Enterprise Information System Security Officer (ISSO) - Senior

ECS Tech Inc•Fairfax, VA

8h•Onsite

About The Position

ECS is seeking an Enterprise Information System Security Officer (ISSO) - Senior to support the Army National Guard (ARNG) Enterprise Network Operations and Cybersecurity Support (ENOCS) program. This position supports Task 3, Cybersecurity Operations Support, and leads system-level Risk Management Framework (RMF) execution for assigned ARNG systems and enclaves across the DoDIN-Army-NG area of responsibility. The ISSO will develop and maintain authorization artifacts, validate security control implementation, coordinate remediation with engineering and operations teams, support assessment and authorization activities, and provide compliance and risk visibility to the ISSM. In this role, the candidate works closely with cybersecurity operations, enterprise operations, and system owners to help sustain authorization status and strengthen ARNG’s Defensive Cyberspace Operations – Internal Defensive Measures (DCO-IDM) mission.
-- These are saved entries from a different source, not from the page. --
**src/rtl/wam_mol.sv**
```systemverilog
// rtl/wam_mol.sv - mole field engine: spawns, ages out and judges hits on 16 holes
//
// Optional feature macro: WAM_MOL_PAUSE_EN (adds the pause input)
//
// Ports:
//   clk_19    in   1   game clock, rising edge
//   start     in   1   synchronous active-high reset / new game
//   tick      in   1   one-cycle game-step enable
//   age       in   4   mole lifetime in ticks (0 treated as 1)
//   rto       in   8   spawn threshold
//   hit       in  16   per-hole touch pulses
//   pause     in   1   freeze play (only with WAM_MOL_PAUSE_EN)
//   mole      out 16   visible moles
//   live_cnt  out  3   popcount of mole, saturated to 7
//   hit_ok    out  1   at least one valid hit this cycle
//   hit_num   out  5   number of valid hits this cycle
//   whiff     out  1   a touch landed on an empty hole
//   miss      out  1   at least one mole expired unhit

module wam_mol #(
    parameter int          NHOLE   = 16,
    parameter int          MAXLIVE = 4,
    parameter logic [15:0] SEED    = 16'hACE1
) (
    input  logic        clk_19,
    input  logic        start,
    input  logic        tick,
    input  logic [3:0]  age,
    input  logic [7:0]  rto,
    input  logic [15:0] hit,
`ifdef WAM_MOL_PAUSE_EN
    input  logic        pause,
`endif
    output logic [15:0] mole,
    output logic [2:0]  live_cnt,
    output logic        hit_ok,
    output logic [4:0]  hit_num,
    output logic        whiff,
    output logic        miss
);

    // Hole index is 4 bits, so the field is always 16 wide.
    localparam int NH = 16;

    // Per-hole remaining lifetime; 0 means the hole is empty.
    logic [3:0]  cnt   [NH];
    logic [3:0]  cnt_n [NH];
    logic [15:0] lfsr;
    logic [15:0] lfsr_n;

    logic        run;
    logic        tick_e;
    logic [15:0] hit_e;
    logic [3:0]  idx;
    logic [7:0]  rnd;
    logic [3:0]  age_eff;
    logic        spawn_ok;
    logic        live_lt_max;
    logic [15:0] hit_v;
    logic [15:0] mole_n;
    logic        whiff_n;
    logic        miss_n;
    logic [4:0]  live_sum;
    logic [4:0]  hit_sum;
    logic [2:0]  live_n;

    always_comb begin
`ifdef WAM_MOL_PAUSE_EN
        run = ~pause;
`else
        run = 1'b1;
`endif
        tick_e  = tick & run;
        hit_e   = hit & {16{run}};

        // Draws come from the pre-advance LFSR value.
        idx     = lfsr[3:0];
        rnd     = lfsr[15:8];
        age_eff = (age == 4'd0) ? 4'd1 : age;

        // Fibonacci taps 16,14,13,11 -> bits 15,13,12,10.
        lfsr_n  = {lfsr[14:0], lfsr[15] ^ lfsr[13] ^ lfsr[12] ^ lfsr[10]};

        hit_v   = '0;
        whiff_n = 1'b0;
        miss_n  = 1'b0;
        for (int i = 0; i < NH; i++) begin
            cnt_n[i] = cnt[i];
            if (hit_e[i] && (cnt[i] != 4'd0)) begin
                // A hit beats expiry on the same cycle: no miss for this hole.
                cnt_n[i] = 4'd0;
                hit_v[i] = 1'b1;
            end else if (hit_e[i]) begin
                whiff_n = 1'b1;
            end else if (tick_e && (cnt[i] != 4'd0)) begin
                if (cnt[i] == 4'd1) begin
                    cnt_n[i] = 4'd0;
                    miss_n   = 1'b1;
                end else begin
                    cnt_n[i] = cnt[i] - 4'd1;
                end
            end
        end

        // Occupancy limit uses the registered count, not the post-hit count.
        live_lt_max = (32'(live_cnt) < MAXLIVE);
        spawn_ok    = tick_e && (cnt[idx] == 4'd0) && !hit_e[idx] &&
                      (rnd < rto) && live_lt_max;
        // idx is empty at cycle start, so nothing above touched cnt_n[idx].
        if (spawn_ok) begin
            cnt_n[idx] = age_eff;
        end

        live_sum = '0;
        hit_sum  = '0;
        for (int i = 0; i < NH; i++) begin
            mole_n[i] = (cnt_n[i] != 4'd0);
            live_sum  = live_sum + 5'(mole_n[i]);
            hit_sum   = hit_sum + 5'(hit_v[i]);
        end
        live_n = (live_sum > 5'd7) ? 3'd7 : live_sum[2:0];
    end

    always_ff @(posedge clk_19) begin
        if (start) begin
            for (int i = 0; i < NH; i++) begin
                cnt[i] <= 4'd0;
            end
            lfsr     <= SEED;
            mole     <= '0;
            live_cnt <= '0;
            hit_ok   <= 1'b0;
            hit_num  <= '0;
            whiff    <= 1'b0;
            miss     <= 1'b0;
        end else begin
            for (int i = 0; i < NH; i++) begin
                cnt[i] <= cnt_n[i];
            end
            lfsr     <= lfsr_n;
            mole     <= mole_n;
            live_cnt <= live_n;
            hit_ok   <= (hit_sum != 5'd0);
            hit_num  <= hit_sum;
            whiff    <= whiff_n;
            miss     <= miss_n;
        end
    end

endmodule
```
The role directly supports ARNG’s mission to deliver secure DoDIN services to more than 120,000 users and approximately 141,000 endpoints across about 2,800 sites in 54 states and territories, including support for Title 10 and Title 32 missions, mobilization readiness, domestic emergency response, and classified SIPRNet operations. The Senior ISSO will operate in an environment spanning classified and unclassified enclaves and will help maintain RMF evidence and authorization packages in eMASS, align compliance activities with STIGs, IAVAs, and continuous assessment requirements, and coordinate with cybersecurity teams operating alongside the SOC, USIEM-enabled monitoring, and broader ARNG enterprise stakeholders. This position is based in Fairfax, VA and performed in person five days per week. Please Note: This position is contingent upon contract award.

Requirements

U.S. Citizenship is required
Security Clearance: Secret Eligible
Required Certifications: DCWF Work Role 722-Information Systems Security Manager — Intermediate proficiency; must hold ONE OR MORE of the following: GMON, SecurityX / CASP+, CCISO, CCSP, CGRC/CAP, CISSO, Cloud+, GCSA, GSEC, Security+, SSCP
7+ years of experience in information assurance
Bachelors degree or higher in Computer Science, Cybersecurity, Data Science, Information Systems, Information Technology, or Software Engineering
Experience developing and maintaining RMF documentation for enterprise systems, enclaves, or hosted environments.
Experience preparing security authorization artifacts and managing submission records in eMASS.
Experience validating security control implementation and documenting control effectiveness for assessment activities.
Experience creating, tracking, and updating POA&Ms and coordinating remediation with technical teams.
Experience supporting compliance reviews involving STIGs, IAVAs, and related security guidance.
Ability to communicate system risk, authorization status, and compliance posture clearly to ISSMs and other stakeholders.

Responsibilities

Lead system-level RMF activities for assigned ARNG systems and enclaves to support ongoing authorization, compliance, and cyber risk management objectives under Task 3 – Cybersecurity Operations Support.
Develop, maintain, and update RMF documentation, including System Security Plans (SSPs), security control traceability matrices, assessment artifacts, and POA&M packages.
Validate the effectiveness of implemented security controls and coordinate corrective actions with engineering, enterprise operations, and system owner teams to address identified gaps.
Prepare and submit authorization artifacts through eMASS to support assessment and authorization activities and maintain current authorization status.
Support A&A events, security compliance reviews, and continuous assessment activities aligned with ARNG RMF processes and required supporting evidence.
Provide clear risk reporting, compliance status updates, and remediation tracking to the ISSM to support informed decision-making and prioritization.
Coordinate RMF and compliance actions for systems operating across classified and unclassified ARNG environments, including enclaves supporting SIPRNet operations and broader DoDIN-A(NG) mission requirements.
Align documentation and remediation activities with applicable security guidance, including STIGs, IAVAs, and other compliance inputs identified through ARNG cybersecurity operations.
Work in coordination with Task 3 cyber teams and relevant operational stakeholders supporting 24x7x365 cyber defense activities across the ARNG enterprise, including environments integrated with eMASS and enterprise cybersecurity monitoring functions.
Support preparation of evidence and security documentation needed for systems operating in coordination with ARNG cybersecurity operations and external mission partners such as the NETCOM Global Cyber Center and DISA DCDC.